▸ **Work to complete**
Instruction for the data below: set down exactly the lines from the line with "131 | 0.0252 |" to the line with "Total: 0.362 / 0.979", inclusive, and no others.

▸ **Available data**
--------------------------------------------------
--- src/mem_pkg.sv ---
`default_nettype none

package mem_pkg;

	localparam int MEM_ADDR_W = 10;
	localparam int MEM_DEPTH  = 1 << MEM_ADDR_W;
	localparam int MEM_DATA_W = 64;
	localparam int MEM_BYTE_W = 8;
	localparam int MEM_BYTES  = MEM_DATA_W / MEM_BYTE_W;
	localparam int MEM_RD_LAT = 2; // Cycles from raddr to rdata in the RAM.

	typedef logic [MEM_ADDR_W-1:0] addr_t;
	typedef logic [MEM_DATA_W-1:0] word_t;
	typedef logic [MEM_BYTES-1:0]  strobe_t; // Bit i enables byte i of the word.

	typedef enum logic [1:0] {
		OP_READ  = 2'd0,
		OP_WRITE = 2'd1,
		OP_CLEAR = 2'd2
	} mem_op_e;

	typedef enum logic [2:0] {
		INIT,
		IDLE,
		WRITE,
		READ_WAIT,
		CLEAR_WAIT,
		ACK_HOLD
	} ctrl_state_e;

	// Host request, held stable while req or ack is high.
	typedef struct packed {
		mem_op_e op;
		addr_t   addr;
		strobe_t strobe;
		word_t   wdata;
	} mem_req_t;

	typedef struct packed {
		word_t rdata;
	} mem_rsp_t;

endpackage

`default_nettype wire

--- src/mem_ctrl.sv ---
`timescale 1ns/1ps
`default_nettype none

module mem_ctrl (
	input  logic              clk,
	input  logic              arst_n,
	input  logic              req,
	input  mem_pkg::mem_req_t req_data,
	output logic              ack,
	output mem_pkg::mem_rsp_t rsp,
	output logic              clear_start,
	input  logic              clear_busy,
	input  logic              clr_we,
	input  mem_pkg::addr_t    clr_addr,
	output logic              rd_issue,
	input  logic              rd_done,
	input  mem_pkg::word_t    rd_word,
	output logic              ram_en,
	output mem_pkg::addr_t    ram_waddr,
	output mem_pkg::addr_t    ram_raddr,
	output mem_pkg::strobe_t  ram_strobe,
	output mem_pkg::word_t    ram_wdata
);

	import mem_pkg::*;

	ctrl_state_e state;
	ctrl_state_e state_nxt;
	logic        init_pend; // High only in the first cycle after reset.
	logic        host_we;
	logic        take_req;

	assign take_req = (state == IDLE) && req;

	always_comb begin
		state_nxt = state;
		case (state)
			INIT: begin
				if (!init_pend && !clear_busy)
					state_nxt = IDLE;
			end
			IDLE: begin
				if (req) begin
					case (req_data.op)
						OP_READ:  state_nxt = READ_WAIT;
						OP_WRITE: state_nxt = WRITE;
						OP_CLEAR: state_nxt = CLEAR_WAIT;
						default:  state_nxt = ACK_HOLD; // Unknown ops are acked and ignored.
					endcase
				end
			end
			WRITE: state_nxt = ACK_HOLD;
			READ_WAIT: begin
				if (rd_done)
					state_nxt = ACK_HOLD;
			end
			CLEAR_WAIT: begin
				if (!clear_busy)
					state_nxt = ACK_HOLD;
			end
			ACK_HOLD: begin
				if (!req)
					state_nxt = IDLE;
			end
			default: state_nxt = INIT;
		endcase
	end

	always_ff @(posedge clk or negedge arst_n) begin
		if (!arst_n) begin
			state     <= INIT;
			init_pend <= 1'b1;
			ack       <= 1'b0;
			rd_issue  <= 1'b0;
		end else begin
			state     <= state_nxt;
			init_pend <= 1'b0;
			ack       <= (state == ACK_HOLD); // Trails ACK_HOLD by one cycle on both edges.
			rd_issue  <= take_req && (req_data.op == OP_READ);
		end
	end

	// The response only changes when a read returns, so it stays put through ACK_HOLD.
	always_ff @(posedge clk) begin
		if (state == READ_WAIT && rd_done)
			rsp.rdata <= rd_word;
	end

	// The sweep after reset and a host clear both start from here.
	assign clear_start = (state == INIT && init_pend) ||
		(take_req && req_data.op == OP_CLEAR);

	// An empty strobe changes nothing, so the write is skipped.
	assign host_we = (state == WRITE) && (req_data.strobe != '0);

	assign ram_en     = host_we || clr_we;
	assign ram_waddr  = clr_we ? clr_addr : req_data.addr;
	assign ram_strobe = clr_we ? '1 : req_data.strobe;
	assign ram_wdata  = clr_we ? '0 : req_data.wdata;
	assign ram_raddr  = req_data.addr; // Stable for the whole transaction.

	// The host may drop req right after it sees ack, so req is taken at the edge ack rose on.
	a_ack_needs_req: assert property (@(posedge clk) disable iff (!arst_n)
		$rose(ack) |-> $past(req))
		else $error("ack rose while req was low");

	a_single_writer: assert property (@(posedge clk) disable iff (!arst_n)
		!(host_we && clr_we))
		else $error("host write and clear sweep drove the RAM together");

endmodule

`default_nettype wire

--- config.mk ---
export PLATFORM = sky130hd
export DESIGN_NAME = mem_ctrl
export DESIGN_NICKNAME = d
export VERILOG_FILES = /design/src/mem_pkg.sv /design/src/mem_ctrl.sv
export SDC_FILE = /design/constraint.sdc
export NUM_CORES = 1
export LEC_CHECK = 0
export BUFFER_PORTS_ARGS = -buffer_cell sky130_fd_sc_hd__buf_2
export CAP_MARGIN = 5
export CORE_AREA = 2 2 124 126
export DETAILED_ROUTE_END_ITERATION = 10
export DIE_AREA = 0 0 126 128
export GPL_TIMING_DRIVEN = 0
export PLACE_DENSITY = 0.6
export SYNTH_ARGS = -nofsm -noshare
export SYNTH_HDL_FRONTEND = slang
export SYNTH_SLANG_ARGS = --single-unit
--- constraint.sdc ---
create_clock -name clk -period 6.5 [get_ports clk]
set_input_delay 0.65 -clock clk [delete_from_list [all_inputs] [get_ports clk]]
set_output_delay 0.65 -clock clk [all_outputs]
set_load 0.02 [all_outputs]
==> qor.yml, run 1 <==
route:
  detail-route-antenna-nets: 0
  wl_per_cell_um: 18.5
  drt_wl_total_mm: 13.7
  viasPerCell: 3.99
  drt_iter0_markers: 118
  via_count: 2944
  dr.pass1.iters: 4
  drcViolationCount: 0
clocking:
  cts_resized: 0
  clk_latency_ps: 330
  ctsRootBufferMaster: "clkbuf_16"
  cts_tree: "yes"
  cts_hold_buf: 0
  post_cts.repair.setup_buffers: 0
  clock_sink_count: 70
  cts_buffers: 9
  ctsHtreeMaxLevel: 3
  clkTransAtPathRegs_ps: 50
  cts_max_path_buffers: 2
critical_path:
  r2r_slack_ps: 4530
  cp_num_cells: 4
  end_kind: "output pin"
  startpoint_type: "register"
  worst-path-max-fanout: 6
  worstRegToRegCells: 3
  crit_required_ps: 5850
  critPathBufInv: 1
  reg2reg_from: "state[2]"
  r2r_end: "rsp[14]"
  setup.worst_path.end: "ram_en"
  crit_chain: "nand2b_4, a211oi_1, or2_1, buf_2"
  crit_type: "register to output pin"
  slowest_delay_ps: 430
  cpMaxStageDelayCell: "dfrtp_1"
  crit_arrival_ps: 1610
  cp-startpoint: "state[2]"
  cp_top_family: "flip-flops"
synthesis:
  yosysWarningCount: 0
  synth_cells: 207
  synth_compound_area_frac: 0.0191
  synth_area_sq_mm: 0.00301
  synth_xor_area_frac: 0
  muxShareOfSynthArea: 0.0412
  synth_area_leader_cell: "edfxtp_1"
  ys_seq_area_frac: 0.689
  avgSynthCellArea_sq_um: 14.5
  yosys.area.top_type_share: 0.639
  synth.area.top_cells: "edfxtp_1, nor2b_1, dfrtp_1, mux2_2, buf_4"
  synth_cell_type_count: 26
  synth_top_family_by_area: "simple AND/OR/NAND/NOR gates"
  synth_simple_gate_area_frac: 0.185
  ys_ff_latch: 70
  syn_nets: 375
  synth_adder_area_share: 0.0166
pwr:
  irDropWorstVdd_uv: 109
  p_total_mw: 1.34
  power_per_cell_area_mw_per_mm2: 257
  p_leak_nw: 2.52
timing:
  finalCritPeriodShare: 0.348
  fin_worst_skew_ps: 3.13
  fin_setup_tns_ps: 0
  rsz0062_at_grt: "no"
  setup_violations: 0
  period_minus_slack_ps: 2260
  slew_headroom: 0.480
  clock.fmax_mhz: 443
  hold_viol: 0
  slew_violations: 0
  tightest_slew_ps: 778
place:
  numPortBuffers: 322
  gp_congestion: 0.900
  placed_cell_area_sq_mm: 0.00488
  dp_hpwl_mm: 11.8
cells_and_area:
  nFillCells: 1484
  drive_gt1_frac: 0.679
  final_cell_area_sq_mm: 0.00521
  layout.nets: 709
  syn2layout_area_growth_pct: 73.3
run_status:
  outcome: "completed"
floorplan:
  fp-row-count: 45
  num_io_pins: 324
  fp.dieH_um: 128
  die-area_sq_mm: 0.0161
  core-area_sq_mm: 0.0149
  start_util: 0.202
  fp.dieW_um: 126
global_routing:
  grt_start_max_net_pins: 39
  antenna_found_initial: 2
  grt_pass1_wl_mm: 19.0
  grt_pass1_vias: 3003
  track_usage: 0.164
  grt-ovfl-total: 0
job:
  max_cap_viol_count: 0
hold_path:
  hold_path.class: "input pin to asynchronous set/reset pin"
## area by class of cell
| cell class | instances | area (sq um) | share of cell area |
|---|---|---|---|
| diodes | 3 | 7.51 | 0.00144 |
| clock buffers | 9 | 225 | 0.0432 |
| clock inverters | 7 | 97.6 | 0.0187 |
| flip-flops and latches | 70 | 2070 | 0.398 |
| plain buffers | 20 | 131 | 0.0252 |
| repair buffers | 323 | 1630 | 0.313 |
| multi-input cells | 114 | 801 | 0.154 |
| well taps | 188 | 235 | 0.0451 |
| inverters | 3 | 11.3 | 0.00216 |
## cell usage in the layout, fill, tap and decap left out, types with 2 or more instances in the layout
| master | instances |
|---|---|
| ha_1 | 4 |
| bufinv_16 | 2 |
| buf_4 | 10 |
| buf_2 | 331 |
| mux2_1 | 4 |
| nor4_2 | 2 |
| nor2b_1 | 65 |
| edfxtp_1 | 64 |
| dfrtp_1 | 5 |
| clkbuf_16 | 9 |
| mux2_2 | 7 |
| nor2_1 | 4 |
| nor3_1 | 2 |
| inv_1 | 3 |
| or2_1 | 9 |
| o22ai_1 | 2 |
| nand2_1 | 4 |
| diode_2 | 3 |
| o21a_1 | 2 |
| clkinv_4 | 2 |
## stage by stage
stage,worst slack [ps],cells,util,hold WS (ps)
floorplan,2620,207,-,354
global placement,1570,717,0.327,480
detailed placement,4270,718,0.329,488
CTS,4210,734,0.350,131
global route,4130,736,0.351,136
finish,4240,737,0.351,139
## worst reg2reg max path, stage by stage, from the launching register on
cell      delay, ps
dfrtp_1         430
nand2b_1        240
nor2_4          650
buf_12          320
## worst min path at each step
| stage | depth (start not counted) | to | startpoint |
|---|---|---|---|
| 6_report | 1 | state[0] | arst_n |
| 5_1_grt | 1 | state[0] | arst_n |
| 3_5_place_dp | 1 | rd_issue | arst_n |
| 3_3_place_gp | 1 | rd_issue | arst_n |
| 2_1_floorplan | 0 | ack | arst_n |
| 4_1_cts | 1 | state[0] | arst_n |
## Yosys cell counts, drive strengths merged
cell    count
a211oi      1
nand2       4
dfstp       1
nor4        2
nand2b      2
or2         9
o21ai       1
o31ai       1
mux2       11
dfrtp       5
inv         3
and3        1
edfxtp     64
o22ai       2
o21a        2
buf        20
nor3        2
ha          4
nor2        5
conb        1
nor2b      65
a21oi       1
## power breakdown
group / switching [mW] / internal, mW
Combinational: 0.170 / 0.116
Sequential: 0.0156 / 0.527
Clock: 0.176 / 0.336
Total: 0.362 / 0.979
## registers in the layout, summed over array words and instances (netlist names)
register,count
rsp,64
state,3
ack,1
init_pend,1
rd_issue,1
## cell families after synthesis
kind of cell / count (synthesis)
simple gates: 90
flops: 70
buf+inv: 23
mux: 11
compound gates: 8
fa+ha+maj: 4
other cells: 1
## per-layer routing
| metal | routed length, um | vias up | global-route usage | part of all wire |
|---|---|---|---|---|
| met5 | 0 | - | 0 | 0 |
| li1 | - | 1369 | - | - |
| met1 | 4650 | 1360 | 0.159 | 0.34 |
| met4 | 544 | 0 | 0.0879 | 0.040 |
| met2 | 6940 | 198 | 0.299 | 0.51 |
| met3 | 1510 | 17 | 0.0655 | 0.11 |
No activity file was read; power rests on OpenSTA's default activity.
==> inputs of run 2 (changes only) <==
Settings changed: ABC_AREA set to 1, CORE_AREA 2 2 124 126 to 2 2 127 129, DIE_AREA 0 0 126 128 to 0 0 129 131, PLACE_DENSITY 0.6 to 0.59.
Clock period 6.5 ns to 2.4 ns, I/O delays scaled along.
==> run 2 against run 1 <==
Combinational power grew to 3.3 times the previous value. Sequential share of layout area is 1.6 points lower. Total power grew to 2.9 times the previous value. Routed wire length down 16%.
--------------------------------------------------
▸ **Task response**
| plain buffers | 20 | 131 | 0.0252 |
| repair buffers | 323 | 1630 | 0.313 |
| multi-input cells | 114 | 801 | 0.154 |
| well taps | 188 | 235 | 0.0451 |
| inverters | 3 | 11.3 | 0.00216 |
## cell usage in the layout, fill, tap and decap left out, types with 2 or more instances in the layout
| master | instances |
|---|---|
| ha_1 | 4 |
| bufinv_16 | 2 |
| buf_4 | 10 |
| buf_2 | 331 |
| mux2_1 | 4 |
| nor4_2 | 2 |
| nor2b_1 | 65 |
| edfxtp_1 | 64 |
| dfrtp_1 | 5 |
| clkbuf_16 | 9 |
| mux2_2 | 7 |
| nor2_1 | 4 |
| nor3_1 | 2 |
| inv_1 | 3 |
| or2_1 | 9 |
| o22ai_1 | 2 |
| nand2_1 | 4 |
| diode_2 | 3 |
| o21a_1 | 2 |
| clkinv_4 | 2 |
## stage by stage
stage,worst slack [ps],cells,util,hold WS (ps)
floorplan,2620,207,-,354
global placement,1570,717,0.327,480
detailed placement,4270,718,0.329,488
CTS,4210,734,0.350,131
global route,4130,736,0.351,136
finish,4240,737,0.351,139
## worst reg2reg max path, stage by stage, from the launching register on
cell      delay, ps
dfrtp_1         430
nand2b_1        240
nor2_4          650
buf_12          320
## worst min path at each step
| stage | depth (start not counted) | to | startpoint |
|---|---|---|---|
| 6_report | 1 | state[0] | arst_n |
| 5_1_grt | 1 | state[0] | arst_n |
| 3_5_place_dp | 1 | rd_issue | arst_n |
| 3_3_place_gp | 1 | rd_issue | arst_n |
| 2_1_floorplan | 0 | ack | arst_n |
| 4_1_cts | 1 | state[0] | arst_n |
## Yosys cell counts, drive strengths merged
cell    count
a211oi      1
nand2       4
dfstp       1
nor4        2
nand2b      2
or2         9
o21ai       1
o31ai       1
mux2       11
dfrtp       5
inv         3
and3        1
edfxtp     64
o22ai       2
o21a        2
buf        20
nor3        2
ha          4
nor2        5
conb        1
nor2b      65
a21oi       1
## power breakdown
group / switching [mW] / internal, mW
Combinational: 0.170 / 0.116
Sequential: 0.0156 / 0.527
Clock: 0.176 / 0.336
Total: 0.362 / 0.979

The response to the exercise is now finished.